In 2026, Friedman claimed a ring given to US President Donald Trump from the Antwerp diamond industry on the occasion of the 250th anniversary of the United States was a bribe so the American government would exert political pressure on Belgium in the ongoing investigation into ritual circumcisions. In response to this Ambassador White called these false accusations and said that ‘’literally everything this con artist spouts is fake news.”

== Disputes with Jewish communities ==
Following his participation in the 2006 conference, Friedman was ostracised by the Jewish community in Austria in 2007.

After moving to Antwerp in 2011, Friedman became involved in a legal dispute over schooling. In 2012, a Belgian court ordered a Jewish girls' school to admit his sons due to a lack of alternatives, but the decision was overturned on appeal in 2013.

As a result of this incident, Friedman’s mother Malka Friedman, who lives in America, requested that the children be removed from his custody.

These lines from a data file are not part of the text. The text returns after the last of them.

## src/rtl/matrix_op_dispatcher.sv

```systemverilog
// Matrix operation dispatcher: accepts one request, reads operand dimensions from
// the metadata store, validates them, then issues one compute command or one error pulse.
module matrix_op_dispatcher #(
  parameter int ID_WIDTH     = 3,
  parameter int DIM_WIDTH    = 4,
  parameter int MAX_DIM      = 8,
  parameter int SCALAR_WIDTH = 32
) (
  input  logic                    clk,
  input  logic                    rst,
  input  logic                    req_valid,
  output logic                    req_ready,
  input  logic [2:0]              req_op,
  input  logic [ID_WIDTH-1:0]     req_id_a,
  input  logic [ID_WIDTH-1:0]     req_id_b,
  input  logic [SCALAR_WIDTH-1:0] req_scalar,
  input  logic                    abort,
  output logic                    meta_rd_en,
  output logic [ID_WIDTH-1:0]     meta_rd_id,
  input  logic                    meta_rd_used,
  input  logic [DIM_WIDTH-1:0]    meta_rd_rows,
  input  logic [DIM_WIDTH-1:0]    meta_rd_cols,
  output logic                    cmd_valid,
  input  logic                    cmd_ready,
  output logic [2:0]              cmd_op,
  output logic [ID_WIDTH-1:0]     cmd_id_a,
  output logic [ID_WIDTH-1:0]     cmd_id_b,
  output logic [SCALAR_WIDTH-1:0] cmd_scalar,
  output logic [DIM_WIDTH-1:0]    cmd_rows,
  output logic [DIM_WIDTH-1:0]    cmd_cols,
  output logic [DIM_WIDTH-1:0]    cmd_inner,
  output logic                    err_valid,
  output logic [2:0]              err_code,
  output logic                    busy
);

  localparam logic [2:0] OP_TRANSPOSE = 3'd0;
  localparam logic [2:0] OP_ADD       = 3'd1;
  localparam logic [2:0] OP_MUL       = 3'd2;
  localparam logic [2:0] OP_SMUL      = 3'd3;
  localparam logic [2:0] OP_SUB       = 3'd4;
  localparam logic [DIM_WIDTH-1:0] MAX_D = DIM_WIDTH'(MAX_DIM);

  typedef enum logic [2:0] {
    S_IDLE, S_LOOKUP_A, S_CAPTURE_A, S_LOOKUP_B, S_CAPTURE_B, S_VALIDATE, S_ISSUE, S_ERROR
  } state_t;

  state_t                  state;
  logic [2:0]              op;
  logic [ID_WIDTH-1:0]     id_a, id_b;
  logic [SCALAR_WIDTH-1:0] scalar;
  logic                    used_a, used_b;
  logic [DIM_WIDTH-1:0]    rows_a, cols_a, rows_b, cols_b;

  logic                    binary, bad_a, bad_b;
  logic [2:0]              vcode;
  logic [DIM_WIDTH-1:0]    res_rows, res_cols, res_inner;

  // Validation and result shape are derived from the captured metadata so the
  // VALIDATE cycle only has to register them.
  always_comb begin
    binary    = (op == OP_ADD) || (op == OP_SUB) || (op == OP_MUL);
    bad_a     = (rows_a == '0) || (cols_a == '0) || (rows_a > MAX_D) || (cols_a > MAX_D);
    bad_b     = (rows_b == '0) || (cols_b == '0) || (rows_b > MAX_D) || (cols_b > MAX_D);
    vcode     = 3'd0;
    if (!used_a)                vcode = 3'd2;
    else if (bad_a)             vcode = 3'd3;
    else if (binary && !used_b) vcode = 3'd4;
    else if (binary && bad_b)   vcode = 3'd5;
    else if ((op == OP_ADD || op == OP_SUB) && (rows_a != rows_b || cols_a != cols_b))
      vcode = 3'd6;
    else if (op == OP_MUL && cols_a != rows_b)
      vcode = 3'd6;

    res_rows  = rows_a;
    res_cols  = cols_a;
    res_inner = '0;
    if (op == OP_TRANSPOSE) begin
      res_rows = cols_a;
      res_cols = rows_a;
    end else if (op == OP_MUL) begin
      res_cols  = cols_b;
      res_inner = cols_a;
    end
  end

  always_ff @(posedge clk) begin
    if (rst) begin
      state      <= S_IDLE;
      op         <= '0;
      id_a       <= '0;
      id_b       <= '0;
      scalar     <= '0;
      used_a     <= 1'b0;
      used_b     <= 1'b0;
      rows_a     <= '0;
      cols_a     <= '0;
      rows_b     <= '0;
      cols_b     <= '0;
      req_ready  <= 1'b1;
      busy       <= 1'b0;
      meta_rd_en <= 1'b0;
      meta_rd_id <= '0;
      cmd_valid  <= 1'b0;
      cmd_op     <= '0;
      cmd_id_a   <= '0;
      cmd_id_b   <= '0;
      cmd_scalar <= '0;
      cmd_rows   <= '0;
      cmd_cols   <= '0;
      cmd_inner  <= '0;
      err_valid  <= 1'b0;
      err_code   <= '0;
    end else begin
      meta_rd_en <= 1'b0;
      meta_rd_id <= '0;
      err_valid  <= 1'b0;
      case (state)
        S_IDLE: begin
          if (req_valid) begin
            op        <= req_op;
            id_a      <= req_id_a;
            id_b      <= req_id_b;
            scalar    <= req_scalar;
            req_ready <= 1'b0;
            busy      <= 1'b1;
            if (req_op > OP_SUB) begin
              err_code  <= 3'd1;
              err_valid <= 1'b1;
              state     <= S_ERROR;
            end else begin
              meta_rd_en <= 1'b1;
              meta_rd_id <= req_id_a;
              state      <= S_LOOKUP_A;
            end
          end
        end
        S_LOOKUP_A: begin
          if (abort) begin
            state <= S_IDLE; req_ready <= 1'b1; busy <= 1'b0;
          end else state <= S_CAPTURE_A;
        end
        S_CAPTURE_A: begin
          used_a <= meta_rd_used;
          rows_a <= meta_rd_rows;
          cols_a <= meta_rd_cols;
          if (abort) begin
            state <= S_IDLE; req_ready <= 1'b1; busy <= 1'b0;
          end else if (binary) begin
            meta_rd_en <= 1'b1;
            meta_rd_id <= id_b;
            state      <= S_LOOKUP_B;
          end else state <= S_VALIDATE;
        end
        S_LOOKUP_B: begin
          if (abort) begin
            state <= S_IDLE; req_ready <= 1'b1; busy <= 1'b0;
          end else state <= S_CAPTURE_B;
        end
        S_CAPTURE_B: begin
          used_b <= meta_rd_used;
          rows_b <= meta_rd_rows;
          cols_b <= meta_rd_cols;
          if (abort) begin
            state <= S_IDLE; req_ready <= 1'b1; busy <= 1'b0;
          end else state <= S_VALIDATE;
        end
        S_VALIDATE: begin
          if (abort) begin
            state <= S_IDLE; req_ready <= 1'b1; busy <= 1'b0;
          end else if (vcode != 3'd0) begin
            err_code  <= vcode;
            err_valid <= 1'b1;
            state     <= S_ERROR;
          end else begin
            cmd_valid  <= 1'b1;
            cmd_op     <= op;
            cmd_id_a   <= id_a;
            cmd_id_b   <= binary ? id_b : '0;
            cmd_scalar <= (op == OP_SMUL) ? scalar : '0;
            cmd_rows   <= res_rows;
            cmd_cols   <= res_cols;
            cmd_inner  <= res_inner;
            state      <= S_ISSUE;
          end
        end
        S_ISSUE: begin
          // abort is deliberately ignored here: a presented command is never withdrawn
          if (cmd_ready) begin
            cmd_valid  <= 1'b0;
            cmd_op     <= '0;
            cmd_id_a   <= '0;
            cmd_id_b   <= '0;
            cmd_scalar <= '0;
            cmd_rows   <= '0;
            cmd_cols   <= '0;
            cmd_inner  <= '0;
            state      <= S_IDLE;
            req_ready  <= 1'b1;
            busy       <= 1'b0;
          end
        end
        S_ERROR: begin
          state     <= S_IDLE;
          req_ready <= 1'b1;
          busy      <= 1'b0;
        end
        default: begin
          state     <= S_IDLE;
          req_ready <= 1'b1;
          busy      <= 1'b0;
        end
      endcase
    end
  end

endmodule

```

In August 2026, the Jewish Information and Documentation Center (JID), the Forum of Jewish Organizations (FJO), the CCOJB, the European Jewish Association (EJA), and the Rabbinical Centre of Europe (RCE) issued a joint statement that Friedman does not represent any recognized institution and has no mandate to speak on behalf of the Jewish community. They also asked journalists, politicians and public institutions to stop presenting Friedman as some sort of representative of the Jewish community.

== Legal activism ==
In 2023 and 2024, Friedman filed complaints in Antwerp and Brussels concerning circumcision practices performed outside recognised medical frameworks.

According to reporting by VRT NWS, his complaint contributed to a judicial investigation into controversial circumcision practices in Antwerp.

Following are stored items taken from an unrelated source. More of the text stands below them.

--- config.mk ---
export PLATFORM = sky130hd
export DESIGN_NAME = mmio_uart_tx
export DESIGN_NICKNAME = d
export VERILOG_FILES = /design/src/rtl/mmio_uart_tx_pkg.sv /design/src/rtl/sync_fifo.sv /design/src/rtl/mmio_uart_tx.sv
export SDC_FILE = /design/constraint.sdc
export NUM_CORES = 1
export LEC_CHECK = 0
export ABC_AREA = 1
export CAP_MARGIN = 20
export CORE_MARGIN = 2
export CORE_UTILIZATION = 65
export DETAILED_ROUTE_END_ITERATION = 12
export DONT_BUFFER_PORTS = 1
export PLACE_DENSITY = 0.84
export SYNTH_ARGS = -nofsm -noshare
export SYNTH_HDL_FRONTEND = slang
export SYNTH_SLANG_ARGS = --single-unit
--- constraint.sdc ---
create_clock -name clk -period 5.6 [get_ports clk]
set_input_delay 1.12 -clock clk [delete_from_list [all_inputs] [get_ports clk]]
set_output_delay 1.12 -clock clk [all_outputs]
set_load 0.005 [all_outputs]
--- src/rtl/mmio_uart_tx_pkg.sv ---
`default_nettype none
// ============================================================================
// Module      : mmio_uart_tx_pkg
// Description : Shared definitions for the memory-mapped UART transmitter.
//               Register offsets, STATUS bit positions and the 3-bit shifter
//               state encodings.
// Revision    : 1.0  initial release
// ============================================================================
package mmio_uart_tx_pkg;

    // Register offsets inside the 8-byte window
    localparam logic [31:0] UART_TXDATA_OFS = 32'h0000_0000;
    localparam logic [31:0] UART_STATUS_OFS = 32'h0000_0004;

    // STATUS bit positions
    localparam int STAT_FULL_BIT   = 0;
    localparam int STAT_EMPTY_BIT  = 1;
    localparam int STAT_ACTIVE_BIT = 2;
    localparam int STAT_OVF_BIT    = 3;
    localparam int STAT_PAR_BIT    = 4;
    localparam int STAT_CNT_LSB    = 8;
    localparam int STAT_CNT_W      = 4;

    // Shifter states
    typedef enum logic [2:0] {
        ST_IDLE   = 3'd0,
        ST_START  = 3'd1,
        ST_DATA   = 3'd2,
        ST_PARITY = 3'd3,
        ST_STOP   = 3'd4
    } tx_state_t;

endpackage
`default_nettype wire

--- src/rtl/sync_fifo.sv ---
`default_nettype none
// ============================================================================
// Module      : sync_fifo
// Description : Single-clock FIFO, first-word fall-through read port.
//               A simultaneous push and pop is accepted even when full.
// Ports       : clk, rst (async, active-high), i_push, i_pop, i_din,
//               o_dout, o_full, o_empty, o_count
// Revision    : 1.0  initial release
// ============================================================================
module sync_fifo #(
    parameter int WIDTH = 8,
    parameter int DEPTH = 8
) (
    input  logic                     clk,
    input  logic                     rst,
    input  logic                     i_push,
    input  logic                     i_pop,
    input  logic [WIDTH-1:0]         i_din,
    output logic [WIDTH-1:0]         o_dout,
    output logic                     o_full,
    output logic                     o_empty,
    output logic [$clog2(DEPTH):0]   o_count
);

    localparam int c_AW = $clog2(DEPTH);

    logic [WIDTH-1:0] r_mem [DEPTH];
    logic [c_AW-1:0]  r_wr_ptr;
    logic [c_AW-1:0]  r_rd_ptr;
    logic [c_AW:0]    r_count;
    logic             w_push_ok;
    logic             w_pop_ok;

    assign o_full  = (r_count == (c_AW+1)'(DEPTH));
    assign o_empty = (r_count == '0);
    assign o_count = r_count;
    assign o_dout  = r_mem[r_rd_ptr];

    // When full, a push is only accepted if a pop frees the slot this cycle
    assign w_push_ok = i_push && (!o_full || i_pop);
    assign w_pop_ok  = i_pop && !o_empty;

    always_ff @(posedge clk or posedge rst) begin
        if (rst) begin
            r_wr_ptr <= '0;
            r_rd_ptr <= '0;
            r_count  <= '0;
        end else begin
            if (w_push_ok) r_wr_ptr <= r_wr_ptr + c_AW'(1);
            if (w_pop_ok)  r_rd_ptr <= r_rd_ptr + c_AW'(1);
            case ({w_push_ok, w_pop_ok})
                2'b10:   r_count <= r_count + (c_AW+1)'(1);
                2'b01:   r_count <= r_count - (c_AW+1)'(1);
                default: r_count <= r_count;
            endcase
        end
    end

    // Storage needs no reset: contents are only visible through the count
    always_ff @(posedge clk) begin
        if (w_push_ok) r_mem[r_wr_ptr] <= i_din;
    end

endmodule
`default_nettype wire

--- src/rtl/mmio_uart_tx.sv ---
`default_nettype none
// ============================================================================
// Module      : mmio_uart_tx
// Description : Memory-mapped UART transmitter. Decodes core stores into a
//               TX FIFO, serialises bytes as 8N1 (or 8E1) frames on txd and
//               returns a combinational STATUS word for polling.
// Ports       : clk, rst (async, active-high), addr, wdata, we  -> inputs
//               rdata, sel, txd, busy                          -> outputs
// Config      : define UART_TX_PARITY_EN to insert an even-parity bit.
// Revision    : 1.0  initial release
// ============================================================================
module mmio_uart_tx
    import mmio_uart_tx_pkg::*;
#(
    parameter logic [31:0] BASE_ADDR    = 32'hFFFF0000,
    parameter int          FIFO_DEPTH   = 8,
    parameter int          CLKS_PER_BIT = 868
) (
    input  logic        clk,
    input  logic        rst,
    input  logic [31:0] addr,
    input  logic [31:0] wdata,
    input  logic [3:0]  we,
    output logic [31:0] rdata,
    output logic        sel,
    output logic        txd,
    output logic        busy
);

    localparam int          c_CW          = $clog2(FIFO_DEPTH) + 1;
    localparam int          c_BW          = $clog2(CLKS_PER_BIT);
    localparam int          c_CNT_BITS    = (c_CW < STAT_CNT_W) ? c_CW : STAT_CNT_W;
    localparam logic [c_BW-1:0] c_BAUD_LAST = c_BW'(CLKS_PER_BIT - 1);
    localparam logic [29:0] c_TXDATA_WORD = BASE_ADDR[31:2] + UART_TXDATA_OFS[31:2];
    localparam logic [29:0] c_STATUS_WORD = BASE_ADDR[31:2] + UART_STATUS_OFS[31:2];
`ifdef UART_TX_PARITY_EN
    localparam tx_state_t   c_AFTER_DATA  = ST_PARITY;
    localparam logic        c_PAR_FLAG    = 1'b1;
`else
    localparam tx_state_t   c_AFTER_DATA  = ST_STOP;
    localparam logic        c_PAR_FLAG    = 1'b0;
`endif

    // ---------------- decode ----------------
    logic            w_txdata_hit, w_status_hit, w_push, w_pop;
    logic            w_full, w_empty, w_push_ok, w_fifo_nz_next;
    logic [7:0]      w_dout;
    logic [c_CW-1:0] w_count;
    logic            r_ovf;
    logic [31:0]     w_status;
    logic            w_unused;

    assign sel          = (addr[31:3] == BASE_ADDR[31:3]);
    assign w_txdata_hit = (addr[31:2] == c_TXDATA_WORD);
    assign w_status_hit = (addr[31:2] == c_STATUS_WORD);
    assign w_push       = w_txdata_hit && we[0];
    assign w_unused     = ^{addr[1:0], wdata[31:8]};

    sync_fifo #(
        .WIDTH (8),
        .DEPTH (FIFO_DEPTH)
    ) u_fifo (
        .clk     (clk),
        .rst     (rst),
        .i_push  (w_push),
        .i_pop   (w_pop),
        .i_din   (wdata[7:0]),
        .o_dout  (w_dout),
        .o_full  (w_full),
        .o_empty (w_empty),
        .o_count (w_count)
    );

    // Occupancy after the coming edge, so busy can be registered
    assign w_push_ok      = w_push && (!w_full || w_pop);
    assign w_fifo_nz_next = w_push_ok || (w_count > {{(c_CW-1){1'b0}}, w_pop});

    always_ff @(posedge clk or posedge rst) begin
        if (rst)                                 r_ovf <= 1'b0;
        else if (w_push && w_full && !w_pop)     r_ovf <= 1'b1;
        else if (w_status_hit && (we != 4'b0))   r_ovf <= 1'b0;
    end

    // ---------------- shifter FSM ----------------
    tx_state_t       r_state, w_state_next;
    logic [c_BW-1:0] r_baud, w_baud_next;
    logic [2:0]      r_bit_idx, w_bit_next;
    logic [7:0]      r_shift, w_shift_next;
    logic            r_txd, w_txd_next;
    logic            r_busy;
    logic            w_baud_done;
`ifdef UART_TX_PARITY_EN
    logic            r_par, w_par_next;
`endif

    assign w_baud_done = (r_baud == c_BAUD_LAST);

    always_ff @(posedge clk or posedge rst) begin
        if (rst) begin
            r_state   <= ST_IDLE;
            r_baud    <= '0;
            r_bit_idx <= '0;
            r_shift   <= '0;
            r_txd     <= 1'b1;
            r_busy    <= 1'b0;
`ifdef UART_TX_PARITY_EN
            r_par     <= 1'b0;
`endif
        end else begin
            r_state   <= w_state_next;
            r_baud    <= w_baud_next;
            r_bit_idx <= w_bit_next;
            r_shift   <= w_shift_next;
            r_txd     <= w_txd_next;
            r_busy    <= (w_state_next != ST_IDLE) || w_fifo_nz_next;
`ifdef UART_TX_PARITY_EN
            r_par     <= w_par_next;
`endif
        end
    end

    always_comb begin
        w_state_next = r_state;
        w_baud_next  = r_baud;
        w_bit_next   = r_bit_idx;
        w_shift_next = r_shift;
        w_pop        = 1'b0;
`ifdef UART_TX_PARITY_EN
        w_par_next   = r_par;
`endif
        case (r_state)
            ST_IDLE: begin
                if (!w_empty) begin
                    w_pop        = 1'b1;
                    w_shift_next = w_dout;
                    w_baud_next  = '0;
                    w_state_next = ST_START;
`ifdef UART_TX_PARITY_EN
                    w_par_next   = ^w_dout;
`endif
                end
            end
            ST_START: begin
                if (w_baud_done) begin
                    w_baud_next  = '0;
                    w_bit_next   = '0;
                    w_state_next = ST_DATA;
                end else begin
                    w_baud_next  = r_baud + c_BW'(1);
                end
            end
            ST_DATA: begin
                if (w_baud_done) begin
                    w_baud_next  = '0;
                    w_shift_next = {1'b0, r_shift[7:1]};
                    if (r_bit_idx == 3'd7) w_state_next = c_AFTER_DATA;
                    else                   w_bit_next   = r_bit_idx + 3'd1;
                end else begin
                    w_baud_next  = r_baud + c_BW'(1);
                end
            end
`ifdef UART_TX_PARITY_EN
            ST_PARITY: begin
                if (w_baud_done) begin
                    w_baud_next  = '0;
                    w_state_next = ST_STOP;
                end else begin
                    w_baud_next  = r_baud + c_BW'(1);
                end
            end
`endif
            ST_STOP: begin
                if (w_baud_done) begin
                    w_baud_next = '0;
                    // Back-to-back: next start bit follows the stop bit directly
                    if (!w_empty) begin
                        w_pop        = 1'b1;
                        w_shift_next = w_dout;
                        w_state_next = ST_START;
`ifdef UART_TX_PARITY_EN
                        w_par_next   = ^w_dout;
`endif
                    end else begin
                        w_state_next = ST_IDLE;
                    end
                end else begin
                    w_baud_next = r_baud + c_BW'(1);
                end
            end
            default: w_state_next = ST_IDLE;
        endcase

        // txd is registered from the state being entered
        case (w_state_next)
            ST_START:  w_txd_next = 1'b0;
            ST_DATA:   w_txd_next = w_shift_next[0];
`ifdef UART_TX_PARITY_EN
            ST_PARITY: w_txd_next = w_par_next;
`endif
            default:   w_txd_next = 1'b1;
        endcase
    end

    assign txd  = r_txd;
    assign busy = r_busy;

    // ---------------- status / read mux ----------------
    always_comb begin
        w_status                                  = '0;
        w_status[STAT_FULL_BIT]                   = w_full;
        w_status[STAT_EMPTY_BIT]                  = w_empty;
        w_status[STAT_ACTIVE_BIT]                 = (r_state != ST_IDLE);
        w_status[STAT_OVF_BIT]                    = r_ovf;
        w_status[STAT_PAR_BIT]                    = c_PAR_FLAG;
        w_status[STAT_CNT_LSB +: c_CNT_BITS]      = w_count[c_CNT_BITS-1:0];
    end

    assign rdata = w_status_hit ? w_status : 32'h0;

endmodule
`default_nettype wire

He has been particularly critical of metzitzah b’peh, a traditional circumcision practice involving oral suction.

In May 2026, it was reported that Friedman had filed additional complaints in Vienna and Zurich concerning circumcision practices, stating that procedures performed in those cities posed risks to newborns due to inadequate hygiene and medical oversight. The Zurich Public Prosecutor's Office confirmed that his complaint was under investigation.

Around the same time, the Antwerp Public Prosecutor's office announced its intention to criminally prosecute two Jewish circumcisers on charges of assault and battery and the unauthorised practice of medicine. The prosecutions prompted criticism from the United States Ambassador to Belgium, Bill White, who argued that such criminal charges constituted a restriction on religious freedom. The Belgian government rejected this position, accusing the ambassador of interference in domestic and judicial affairs.

The Antwerp Public Prosecutor's Office subsequently confirmed that the two men would be charged with intentional bodily harm with premeditation against minors, with a hearing before the pre-trial chamber scheduled for 18 June 2026. Israeli Foreign Minister Gideon Sa'ar condemned the indictments, and representatives of Antwerp's Jewish community distanced themselves from Friedman, stating that he was not affiliated with any recognised Jewish institution and that his positions were widely rejected within the community.